The Montgomery County Planning Board approved a facility plan for Montgomery County’s segment of the MetBranch Trail in 2001 that calls for a first class trail continuous between the Silver Spring Transit Center to the D.C. line in Takoma Park.

MetBranch Trail at Takoma CollegeMontgomery College has completed a short section of the MetBranch Trail through its Takoma Campus as part of its college expansion project. The Trail was build as a sidepath trail alongside Fenton Street when the street was realigned, shown here at left. A pedestrian bridge has been built over the CSX tracks to connect the new Takoma College buildings on Georgia Avenue with the main campus. This bridge also provides access between the Trail and Jessup Blair Park and the neighborhoods west of the CSX tracks. The bridge opened on July 28, 2004.

MetBranch Trail at Takoma AvenueThe City of Takoma Park has completed another contiguous section of the Metropolitan Branch Trail between Montgomery College and the District Line. It is a sidepath trail alongside Fenton Street and Takoma Avenue, shown here at right. It was first built with a temporary water-permeable stone-dust surface, but was replaced with permanent asphalt in January 2006 after evaluation indicated the trees adjacent to the trail would not be significantly impacted. These two adjacent trail sections complete an approx. 0.5 mile from Montgomery College to the D.C. line. An approx. 0.7 mile trail section remains to be completed in Montgomery County.

The next section of the MetBranch to be completed in Montgomery County will be a short section at the new Silver Spring Transit Center. The Trail is being built on the south west side of the new transit station, from the Red Line Metro station entrance at Colesville Road to Bonifant Street, as part of the transit center construction. The MetBranch Trail will connect at Bonifant Street to the future Capital Crescent Trail, which will be entering the transit center from the north on a trail bridge over Colesville Road and will pass through the transit center on an elevated structure. Transit Center construction began in summer, 2008.

MCDOT project limits

The limits of the MCDOT project.

It is the responsibility of Montgomery County DOT to build the remaining approx. 0.7 miles of the Metropolitan Branch Trail between the Silver Spring Transit Center and Montgomery College. MCDOT began Phase I concept design in 2004 and presented concept options to the Montgomery County Planning Board and to the County Council T&E Committee in 2006. The Planning Board and the Council T&E Committee both approved the “Option 1″ design with a trail alignment along the CSX corridor and having a new trail bridge over Georgia Avenue and a trail tunnel under Burlington Avenue (East-West Highway).

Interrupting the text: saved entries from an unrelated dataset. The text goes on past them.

==> config.mk <==
export PLATFORM = sky130hd
export DESIGN_NAME = cycle_notation_lexer_top_flat
export DESIGN_NICKNAME = d
export VERILOG_FILES = /design/src/rtl/clex_pkg.sv /design/src/rtl/clex_in_if.sv /design/src/rtl/clex_out_if.sv /design/src/rtl/clex_core.sv /design/src/rtl/clex_outbuf.sv /design/src/rtl/cycle_notation_lexer_top.sv /design/src/flat_wrapper.sv
export SDC_FILE = /design/constraint.sdc
export NUM_CORES = 1
export LEC_CHECK = 0
export BUFFER_PORTS_ARGS = -buffer_cell sky130_fd_sc_hd__buf_2
export CORE_AREA = 2 2 103 105
export CTS_BUF_LIST = sky130_fd_sc_hd__clkbuf_2 sky130_fd_sc_hd__clkbuf_4 sky130_fd_sc_hd__clkbuf_8
export DETAILED_ROUTE_END_ITERATION = 7
export DIE_AREA = 0 0 105 107
export PLACE_DENSITY_LB_ADDON = 0.3
export SYNTH_ARGS = -nofsm -noshare
export SYNTH_HDL_FRONTEND = slang
export SYNTH_HIERARCHICAL = 1
export SYNTH_SLANG_ARGS = --single-unit
==> constraint.sdc <==
create_clock -name clk -period 9.6 [get_ports clk]
set_clock_uncertainty 0.2 [all_clocks]
set_input_delay 1.92 -clock clk [delete_from_list [all_inputs] [get_ports clk]]
set_output_delay 1.92 -clock clk [all_outputs]
set_load 0.05 [all_outputs]
==> src/rtl/clex_pkg.sv <==
// Package for the cycle-notation lexer: token codes, character codes and
// the token and step types that pass between the lexer core and the output buffer.
// No dependencies.
package clex_pkg;

  localparam int VALUE_BITS_DEF = 16;

  typedef logic [1:0] kind_t;

  localparam kind_t KIND_NUM   = 2'd0;
  localparam kind_t KIND_OPEN  = 2'd1;
  localparam kind_t KIND_CLOSE = 2'd2;
  localparam kind_t KIND_BAD   = 2'd3;

  localparam logic [7:0] CH_EOS   = 8'h00;
  localparam logic [7:0] CH_NL    = 8'h0A;
  localparam logic [7:0] CH_SPACE = 8'h20;
  localparam logic [7:0] CH_OPEN  = 8'h28;
  localparam logic [7:0] CH_CLOSE = 8'h29;
  localparam logic [7:0] CH_ZERO  = 8'h30;
  localparam logic [7:0] CH_NINE  = 8'h39;

  localparam logic [7:0] DIGITS_MAX = 8'hFF;

  typedef struct packed {
    kind_t       kind;
    logic [15:0] value;
    logic [7:0]  digit_count;
    logic [7:0]  bad_char;
    logic        overflow;
    logic        last;
  } tok_t;

  // Tokens caused by one character: cnt of 0..2, first in a, second in b.
  typedef struct packed {
    logic [1:0] cnt;
    tok_t       a;
    tok_t       b;
  } step_t;

endpackage

==> src/rtl/clex_in_if.sv <==
// Input channel of the lexer: one character byte per transaction.
// Depends on nothing.
interface clex_in_if;
  logic       valid;
  logic       ready;
  logic [7:0] ch;

  modport source (output valid, output ch, input ready);
  modport sink (input valid, input ch, output ready);
endinterface

==> src/rtl/clex_out_if.sv <==
// Result channel of the lexer: one token per transaction.
// Depends on clex_pkg.
interface clex_out_if;
  import clex_pkg::*;

  logic        valid;
  logic        ready;
  kind_t       kind;
  logic [15:0] value;
  logic [7:0]  digit_count;
  logic [7:0]  bad_char;
  logic        overflow;
  logic        last;

  modport source (output valid, output kind, output value, output digit_count,
                  output bad_char, output overflow, output last, input ready);
  modport sink (input valid, input kind, input value, input digit_count,
                input bad_char, input overflow, input last, output ready);
endinterface

==> src/rtl/clex_core.sv <==
// Lexer core: state and number accumulator registers, and the single-pass
// logic that turns one character into zero, one or two tokens.
// Depends on clex_pkg.
module clex_core #(
  parameter int VALUE_BITS = clex_pkg::VALUE_BITS_DEF
) (
  input  logic            clk,
  input  logic            rst_n,
  input  logic            accept,
  input  logic [7:0]      ch,
  output clex_pkg::step_t step
);
  import clex_pkg::*;

  localparam logic [1:0] ST_IDLE = 2'd0;
  localparam logic [1:0] ST_NUM  = 2'd1;
  localparam logic [1:0] ST_HALT = 2'd2;
  localparam int PW = VALUE_BITS + 4;

  logic [1:0]            state_r, state_nxt;
  logic [VALUE_BITS-1:0] acc_value_r, acc_value_nxt;
  logic [7:0]            acc_digits_r, acc_digits_nxt;
  logic                  acc_ovf_r, acc_ovf_nxt;

  logic                  in_num, halted, is_digit, is_delim, is_paren;
  logic [VALUE_BITS-1:0] base_val;
  logic [7:0]            base_dig;
  logic                  base_ovf;
  logic [PW-1:0]         prod;
  logic                  sat;
  logic [VALUE_BITS+15:0] val_ext;
  tok_t                  num_tok, paren_tok;

  always_comb begin
    in_num   = (state_r == ST_NUM);
    halted   = (state_r == ST_HALT);
    is_digit = ch inside {[CH_ZERO:CH_NINE]};
    is_paren = ch inside {CH_OPEN, CH_CLOSE};
    is_delim = ch inside {CH_SPACE, CH_NL, CH_EOS, CH_OPEN, CH_CLOSE};

    base_val = in_num ? acc_value_r : '0;
    base_dig = in_num ? acc_digits_r : 8'd0;
    base_ovf = in_num ? acc_ovf_r : 1'b0;

    // value * 10 + digit as two shifts; the top four bits flag saturation
    prod = ({4'b0, base_val} << 3) + ({4'b0, base_val} << 1) + PW'(ch[3:0]);
    sat  = |prod[PW-1:VALUE_BITS];

    val_ext = {16'b0, acc_value_r};

    num_tok.kind        = KIND_NUM;
    num_tok.value       = val_ext[15:0];
    num_tok.digit_count = acc_digits_r;
    num_tok.bad_char    = 8'd0;
    num_tok.overflow    = acc_ovf_r;
    num_tok.last        = 1'b1;

    paren_tok      = '0;
    paren_tok.kind = (ch == CH_OPEN) ? KIND_OPEN : KIND_CLOSE;
    paren_tok.last = 1'b1;
  end

  always_comb begin
    state_nxt      = state_r;
    acc_value_nxt  = acc_value_r;
    acc_digits_nxt = acc_digits_r;
    acc_ovf_nxt    = acc_ovf_r;
    step           = '0;

    if (halted) begin
      if (ch == CH_EOS) begin
        state_nxt      = ST_IDLE;
        acc_value_nxt  = '0;
        acc_digits_nxt = 8'd0;
        acc_ovf_nxt    = 1'b0;
      end
    end else if (is_digit) begin
      acc_value_nxt  = sat ? '1 : prod[VALUE_BITS-1:0];
      acc_ovf_nxt    = base_ovf | sat;
      acc_digits_nxt = (base_dig == DIGITS_MAX) ? base_dig : base_dig + 8'd1;
      state_nxt      = ST_NUM;
    end else if (is_delim) begin
      if (in_num) begin
        step.a      = num_tok;
        step.a.last = !is_paren;
        step.cnt    = 2'd1;
      end
      if (is_paren) begin
        if (in_num) begin
          step.b   = paren_tok;
          step.cnt = 2'd2;
        end else begin
          step.a   = paren_tok;
          step.cnt = 2'd1;
        end
      end
      state_nxt      = ST_IDLE;
      acc_value_nxt  = '0;
      acc_digits_nxt = 8'd0;
      acc_ovf_nxt    = 1'b0;
    end else begin
      // invalid character carries any pending digits, then halt until end of string
      if (in_num) begin
        step.a = num_tok;
      end
      step.a.kind     = KIND_BAD;
      step.a.bad_char = ch;
      step.a.last     = 1'b1;
      step.cnt        = 2'd1;
      state_nxt       = ST_HALT;
      acc_value_nxt   = '0;
      acc_digits_nxt  = 8'd0;
      acc_ovf_nxt     = 1'b0;
    end
  end

  always_ff @(posedge clk) begin
    if (!rst_n) begin
      state_r      <= ST_IDLE;
      acc_value_r  <= '0;
      acc_digits_r <= 8'd0;
      acc_ovf_r    <= 1'b0;
    end else if (accept) begin
      state_r      <= state_nxt;
      acc_value_r  <= acc_value_nxt;
      acc_digits_r <= acc_digits_nxt;
      acc_ovf_r    <= acc_ovf_nxt;
    end
  end

  a_two_tok_shape: assert property (@(posedge clk) disable iff (!rst_n)
    step.cnt == 2'd2 |-> step.a.kind == KIND_NUM && !step.a.last && step.b.last)
    else $error("two-token step with wrong token shape");

  a_halt_silent: assert property (@(posedge clk) disable iff (!rst_n)
    halted |-> step.cnt == 2'd0)
    else $error("token produced while halted");

  a_digit_enters_num: assert property (@(posedge clk) disable iff (!rst_n)
    accept && is_digit && !halted |=> state_r == ST_NUM)
    else $error("digit did not enter number state");

endmodule

==> src/rtl/clex_outbuf.sv <==
// Output buffer: result register plus one pending slot for the second token
// of a character that ends a number with a parenthesis.
// Depends on clex_pkg.
module clex_outbuf (
  input  logic            clk,
  input  logic            rst_n,
  input  logic            push,
  input  clex_pkg::step_t step,
  output logic            in_ready,
  output logic            out_valid,
  input  logic            out_ready,
  output clex_pkg::tok_t  out_tok
);
  import clex_pkg::*;

  logic out_valid_r, pend_valid_r;
  tok_t out_tok_r, pend_tok_r;
  logic pop;

  assign pop       = out_valid_r && out_ready;
  assign in_ready  = !pend_valid_r && (!out_valid_r || out_ready);
  assign out_valid = out_valid_r;
  assign out_tok   = out_tok_r;

  always_ff @(posedge clk) begin
    if (!rst_n) begin
      out_valid_r  <= 1'b0;
      pend_valid_r <= 1'b0;
    end else if (push && step.cnt != 2'd0) begin
      out_valid_r  <= 1'b1;
      pend_valid_r <= (step.cnt == 2'd2);
    end else if (pop) begin
      out_valid_r  <= pend_valid_r;
      pend_valid_r <= 1'b0;
    end
  end

  always_ff @(posedge clk) begin
    if (push && step.cnt != 2'd0) begin
      out_tok_r  <= step.a;
      pend_tok_r <= step.b;
    end else if (pop && pend_valid_r) begin
      out_tok_r <= pend_tok_r;
    end
  end

  a_pend_behind_out: assert property (@(posedge clk) disable iff (!rst_n)
    pend_valid_r |-> out_valid_r)
    else $error("pending token without a token in the result register");

  a_two_fills_pend: assert property (@(posedge clk) disable iff (!rst_n)
    push && step.cnt == 2'd2 |=> pend_valid_r && out_valid_r)
    else $error("second token not held");

  a_no_push_over_pend: assert property (@(posedge clk) disable iff (!rst_n)
    push |-> !pend_valid_r && (!out_valid_r || pop))
    else $error("transaction accepted over a held token");

endmodule

==> src/rtl/cycle_notation_lexer_top.sv <==
// Cycle-notation lexer, top level: one character per input transaction.
// The first token a character yields is on the result port in the cycle after the character is accepted.
// Throughput: one character per cycle while the result port is ready; a character that closes a number with a
// parenthesis yields two tokens and holds input off while the second waits in the pending slot.
// Reset (synchronous, active low) returns the lexer to idle, clears the accumulator and empties the buffer.
module cycle_notation_lexer_top #(
  parameter int VALUE_BITS = clex_pkg::VALUE_BITS_DEF
) (
  input logic clk,
  input logic rst_n,
  clex_in_if.sink    in_chan,
  clex_out_if.source out_chan
);
  import clex_pkg::*;

  logic  in_ready;
  logic  accept;
  step_t step;
  tok_t  out_tok;
  logic  out_valid;

  assign in_chan.ready = in_ready;
  assign accept        = in_chan.valid && in_ready;

  clex_core #(
    .VALUE_BITS(VALUE_BITS)
  ) u_core (
    .clk    (clk),
    .rst_n  (rst_n),
    .accept (accept),
    .ch     (in_chan.ch),
    .step   (step)
  );

  clex_outbuf u_outbuf (
    .clk       (clk),
    .rst_n     (rst_n),
    .push      (accept),
    .step      (step),
    .in_ready  (in_ready),
    .out_valid (out_valid),
    .out_ready (out_chan.ready),
    .out_tok   (out_tok)
  );

  assign out_chan.valid       = out_valid;
  assign out_chan.kind        = out_tok.kind;
  assign out_chan.value       = out_tok.value;
  assign out_chan.digit_count = out_tok.digit_count;
  assign out_chan.bad_char    = out_tok.bad_char;
  assign out_chan.overflow    = out_tok.overflow;
  assign out_chan.last        = out_tok.last;

endmodule
==> src/flat_wrapper.sv <==
// flat-port wrapper written by rule: the top's interface ports become plain ports
module cycle_notation_lexer_top_flat import clex_pkg::*;
#(
  parameter int VALUE_BITS = clex_pkg::VALUE_BITS_DEF
)
  (clk, rst_n, in_chan_valid, in_chan_ch, in_chan_ready, out_chan_valid, out_chan_kind, out_chan_value, out_chan_digit_count, out_chan_bad_char, out_chan_overflow, out_chan_last, out_chan_ready);
  clex_in_if in_chan_i ();
  clex_out_if out_chan_i ();
  input logic clk;
  input logic rst_n;
  input wire logic [$bits(in_chan_i.valid)-1:0] in_chan_valid;
  input wire logic [$bits(in_chan_i.ch)-1:0] in_chan_ch;
  output wire logic [$bits(in_chan_i.ready)-1:0] in_chan_ready;
  output wire logic [$bits(out_chan_i.valid)-1:0] out_chan_valid;
  output wire logic [$bits(out_chan_i.kind)-1:0] out_chan_kind;
  output wire logic [$bits(out_chan_i.value)-1:0] out_chan_value;
  output wire logic [$bits(out_chan_i.digit_count)-1:0] out_chan_digit_count;
  output wire logic [$bits(out_chan_i.bad_char)-1:0] out_chan_bad_char;
  output wire logic [$bits(out_chan_i.overflow)-1:0] out_chan_overflow;
  output wire logic [$bits(out_chan_i.last)-1:0] out_chan_last;
  input wire logic [$bits(out_chan_i.ready)-1:0] out_chan_ready;
  assign in_chan_i.valid = in_chan_valid;
  assign in_chan_i.ch = in_chan_ch;
  assign in_chan_ready = in_chan_i.ready;
  assign out_chan_valid = out_chan_i.valid;
  assign out_chan_kind = out_chan_i.kind;
  assign out_chan_value = out_chan_i.value;
  assign out_chan_digit_count = out_chan_i.digit_count;
  assign out_chan_bad_char = out_chan_i.bad_char;
  assign out_chan_overflow = out_chan_i.overflow;
  assign out_chan_last = out_chan_i.last;
  assign out_chan_i.ready = out_chan_ready;
  cycle_notation_lexer_top #(.VALUE_BITS(VALUE_BITS)) u_core (.clk(clk), .rst_n(rst_n), .in_chan(in_chan_i), .out_chan(out_chan_i));
endmodule
==> results.toml <==
[routing]
final_antenna_net_count = 0
avgRoutedWirePerCell_um = 16.40
wirelength_mm = 11.64
avgViaCountPerCell = 5.621
drcViolationCount = 0
drt_iter0_drc = 259
drt-pass1-iter-count = 4
dr_total_vias = 3991

[grt]
globalRoute.totalOverflow = 0
global_route_wire_length_before_repair_mm = 19.31
global_route.usage.total = 0.2190
grt_start_max_net_pins = 40
initial_antenna_violation_count = 0
number_of_global_route_vias_before_repair = 3899

[die]
die_h_um = 107
floorplan.initialDensity = 0.5880
core.rowCount = 37
coreArea_mm2 = 0.01009
die_w_um = 105
top_level_ports = 50
fp.dieArea_mm2 = 0.01124

[clock_tree]
cts_root_buf = "sky130_fd_sc_hd__clkbuf_8"
postCtsSetupRepairBufs = 0
cts_repair_resize_count = 0
clock_path_buffers = 2
cts_inserted_buffers = 9
cts_tree = "done"
worst_setup_hold_path_clk_slew_ps = 90
clkLatencyLatePin_ps = 370
cts_htree_levels = 3
numClockSinks = 101
cts_hold_buf = 0

[timing]
finalCritPeriodShare = 0.5215
timing.final.max_slew_violations = 0
finalSetupTns_ps = 0
report.final.setup_viol = 0
rsz0062_at_grt = "no"
final_period_minus_worst_setup_slack_ps = 5007
max-slew-margin-rel = 0.1607
actual_slew_at_the_worst_max_slew_pin_ps = 1254
final.setup.worst_slack_ps = 4593
whs_ps = 321.3
maxClockFrequency_mhz = 199.7
timing_hold_violations_final = 0

[flow_run]
cap_violations = 0

[placed_design]
place_worst_setup_slack_ps = 4218
gp_congestion = 0.9032
instance_count_after_placement_with_tap_cells_included = 694
dpl_cell_area_mm2 = 0.006075
portBuffers = 49
place_hpwl_mm = 8.372

[cells_and_area]
final-instance-count-excl-fill = 710
n_antenna_cell = 0
design_area_mm2 = 0.006307
post_route_cells_drive_above_1_share = 0.2300
n_fill_cell = 833
final_net_count = 616
syn_to_final_growth_pct = 6.283
post_route_core_utilization = 0.6250

[synth]
synth-warning-count = 6
dominantRegCellSynth = "sky130_fd_sc_hd__edfxtp_1"
async_reset_ff_frac = 0
netlist.area_leader.share = 0.3643
synthesis.instances = 531
ys_top_cells_by_area = "sky130_fd_sc_hd__edfxtp_1 36%, sky130_fd_sc_hd__dfxtp_1 9.8%, sky130_fd_sc_hd__ha_1 7.2%"
synth_cell_types = 67
synth.most_common_cell = "sky130_fd_sc_hd__edfxtp_1"
synth_enable_flop_cells = 72
synth.cell_area_mm2 = 0.005934
post_synth.cell_area_avg_um2 = 11.18
post-synth-top-area-cell = "sky130_fd_sc_hd__edfxtp_1"
yosysSeqAreaShare = 0.4622
synth_seq_cells = 101
synth.top_cells.by_count = "72 x sky130_fd_sc_hd__edfxtp_1, 51 x sky130_fd_sc_hd__and2_1, 49 x sky130_fd_sc_hd__a21oi_1, 40 x sky130_fd_sc_hd__buf_4, 34 x sky130_fd_sc_hd__ha_1"

[worst_setup_path]
critPathLaunchType = "input port"
path_cells = "buf_2, xnor2_1, ha_1, inv_1, fa_1, nor2b_4, o31a_4, a41oi_4, o41ai_2, mux2i_1, nor3_4, a311oi_1"
worst_ep_required_time_ps = 9600
critPathArrivalTime_ps = 5010
cpMaxStageDelayCell = "sky130_fd_sc_hd__nor3_4"
timing.setup.critical_path_class = "in -> reg"
crit_path_max_fanout = 16
critical_path.max_stage_delay_ps = 790
cp-end-kind = "flop"

[pwr]
cellPowerDensity_mw_per_mm2 = 150.4
design_power_total_mw = 0.9487
cellLeakagePower_nw = 2.670
vdd.ir_drop.worst_v = 0.00008042

[status]
outcome = "finished, final reports clean"

[min_path]
min-delay-path-class = "reg -> reg"
## cell families after synthesis
| logic type | Yosys count | synth area share |
|---|---|---|
| simple gates | 141 | 0.1337 |
| flops | 101 | 0.4622 |
| other cells | 1 | 0.0006319 |
| xor+xnor | 13 | 0.01919 |
| mux | 38 | 0.07611 |
| compound gates | 128 | 0.1489 |
| buf+inv | 74 | 0.08433 |
| fa+ha+maj | 35 | 0.07506 |
## cell usage in the layout (no fill, tap or decap), types with 3 or more instances in the layout
| cell type | count |
|---|---|
| sky130_fd_sc_hd__a211oi_1 | 3 |
| sky130_fd_sc_hd__a211oi_2 | 8 |
| sky130_fd_sc_hd__a21o_1 | 9 |
| sky130_fd_sc_hd__a21oi_1 | 49 |
| sky130_fd_sc_hd__a21oi_2 | 3 |
| sky130_fd_sc_hd__a311oi_1 | 5 |
| sky130_fd_sc_hd__a31oi_1 | 5 |
| sky130_fd_sc_hd__and2_1 | 51 |
| sky130_fd_sc_hd__and3_1 | 4 |
| sky130_fd_sc_hd__buf_2 | 49 |
| sky130_fd_sc_hd__buf_4 | 5 |
| sky130_fd_sc_hd__clkbuf_8 | 11 |
| sky130_fd_sc_hd__conb_1 | 33 |
| sky130_fd_sc_hd__dfxtp_1 | 29 |
| sky130_fd_sc_hd__edfxtp_1 | 72 |
| sky130_fd_sc_hd__ha_1 | 34 |
| sky130_fd_sc_hd__inv_1 | 15 |
| sky130_fd_sc_hd__mux2_2 | 29 |
| sky130_fd_sc_hd__mux2_4 | 7 |
| sky130_fd_sc_hd__nand2_1 | 22 |
| sky130_fd_sc_hd__nand2b_1 | 7 |
| sky130_fd_sc_hd__nand3_1 | 9 |
| sky130_fd_sc_hd__nand4_1 | 3 |
| sky130_fd_sc_hd__nor2_1 | 24 |
| sky130_fd_sc_hd__nor3_1 | 4 |
| sky130_fd_sc_hd__o21ai_0 | 20 |
| sky130_fd_sc_hd__xnor2_1 | 9 |
| sky130_fd_sc_hd__xor2_1 | 4 |
## per-layer routing
metal	wire length [µm]	track usage	vias up
li1	-	-	1951
met1	5438	0.2927	1921
met2	5552	0.3590	106
met3	465	0.04134	13
met4	187	0.07619	0
met5	0	0	-
## layout make-up
cell class	count	area, µm²	area share
Multi-Input combinational cell	388	2823	0.4475
Sequential cell	101	2743	0.4348
Timing Repair Buffer	54	282.8	0.04483
Tap cell	136	170.2	0.02698
Clock buffer	11	151.4	0.02400
Clock inverter	5	81.33	0.01289
Inverter	15	56.30	0.008927
## path summary, 6_finish.rpt
check	start	endpoint	slack [ps]	cells after the start
setup / recovery	in_chan_ch[3]	u_core/u_core/acc_value_r[13]$_SDFFE_PN0P_	4590	12
hold / removal	u_core/u_core/acc_value_r[14]$_SDFFE_PN0P_	u_core/u_core/acc_value_r[14]$_SDFFE_PN0P_	320	2
setup reg to reg	u_core/u_core/state_r[1]$_SDFFE_PN0P_	u_core/u_core/acc_value_r[13]$_SDFFE_PN0P_	4880	14
hold reg to reg	u_core/u_core/acc_value_r[14]$_SDFFE_PN0P_	u_core/u_core/acc_value_r[14]$_SDFFE_PN0P_	320	2
## registers in the layout (all words and copies together) (netlist names)
| signal | cells |
|---|---|
| u_core/u_core/state_r | 2 |
| u_core/u_outbuf/pend_tok_r | 36 |
| u_core/u_core/acc_ovf_r | 1 |
| u_core/u_outbuf/out_tok | 36 |
| u_core/u_core/acc_value_r | 16 |
| u_core/u_outbuf/out_valid | 1 |
| u_core/u_core/acc_digits_r | 8 |
| u_core/u_outbuf/pend_valid_r | 1 |
## critical path, delay by kind of cell
kind                       cells  cell delay, ps
buffers and inverters          2             210
adders and majority gates      2             790
AOI/OAI and AO/OA              4             800
xor gates and xnor gates       1             140
and+or+nand+nor                2             940
muxes                          1             180
## power breakdown
group,switching [mW],internal [mW]
registers,0.00638,0.500
clock network,0.146,0.161
logic,0.0979,0.0374
total,0.250,0.699
Note: power is estimated with default switching activity, not from simulation.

The trail project transitioned to Phase II preliminary design in June 2006.

Location of the proposed trail bridge over Georgia Ave.

The Metropolitan Branch Trail will cross Georgia Avenue on a new bridge
near the existing CSX railroad bridge under the approved plan.

The FY13 CIP Budget included $12M+ to complete the trail design and starting construction in FY16 to build the trail section from the new Sarbanes Transit Center to Georgia Avenue, including building the trail crossing of Georgia Avenue. Construction of the remaining section under Burlington Avenue to Takoma Park is not funded in the approved budget – an on road interim route on Philadelphia Avenue/Fenton Street will likely be used until funding for this last section can be found.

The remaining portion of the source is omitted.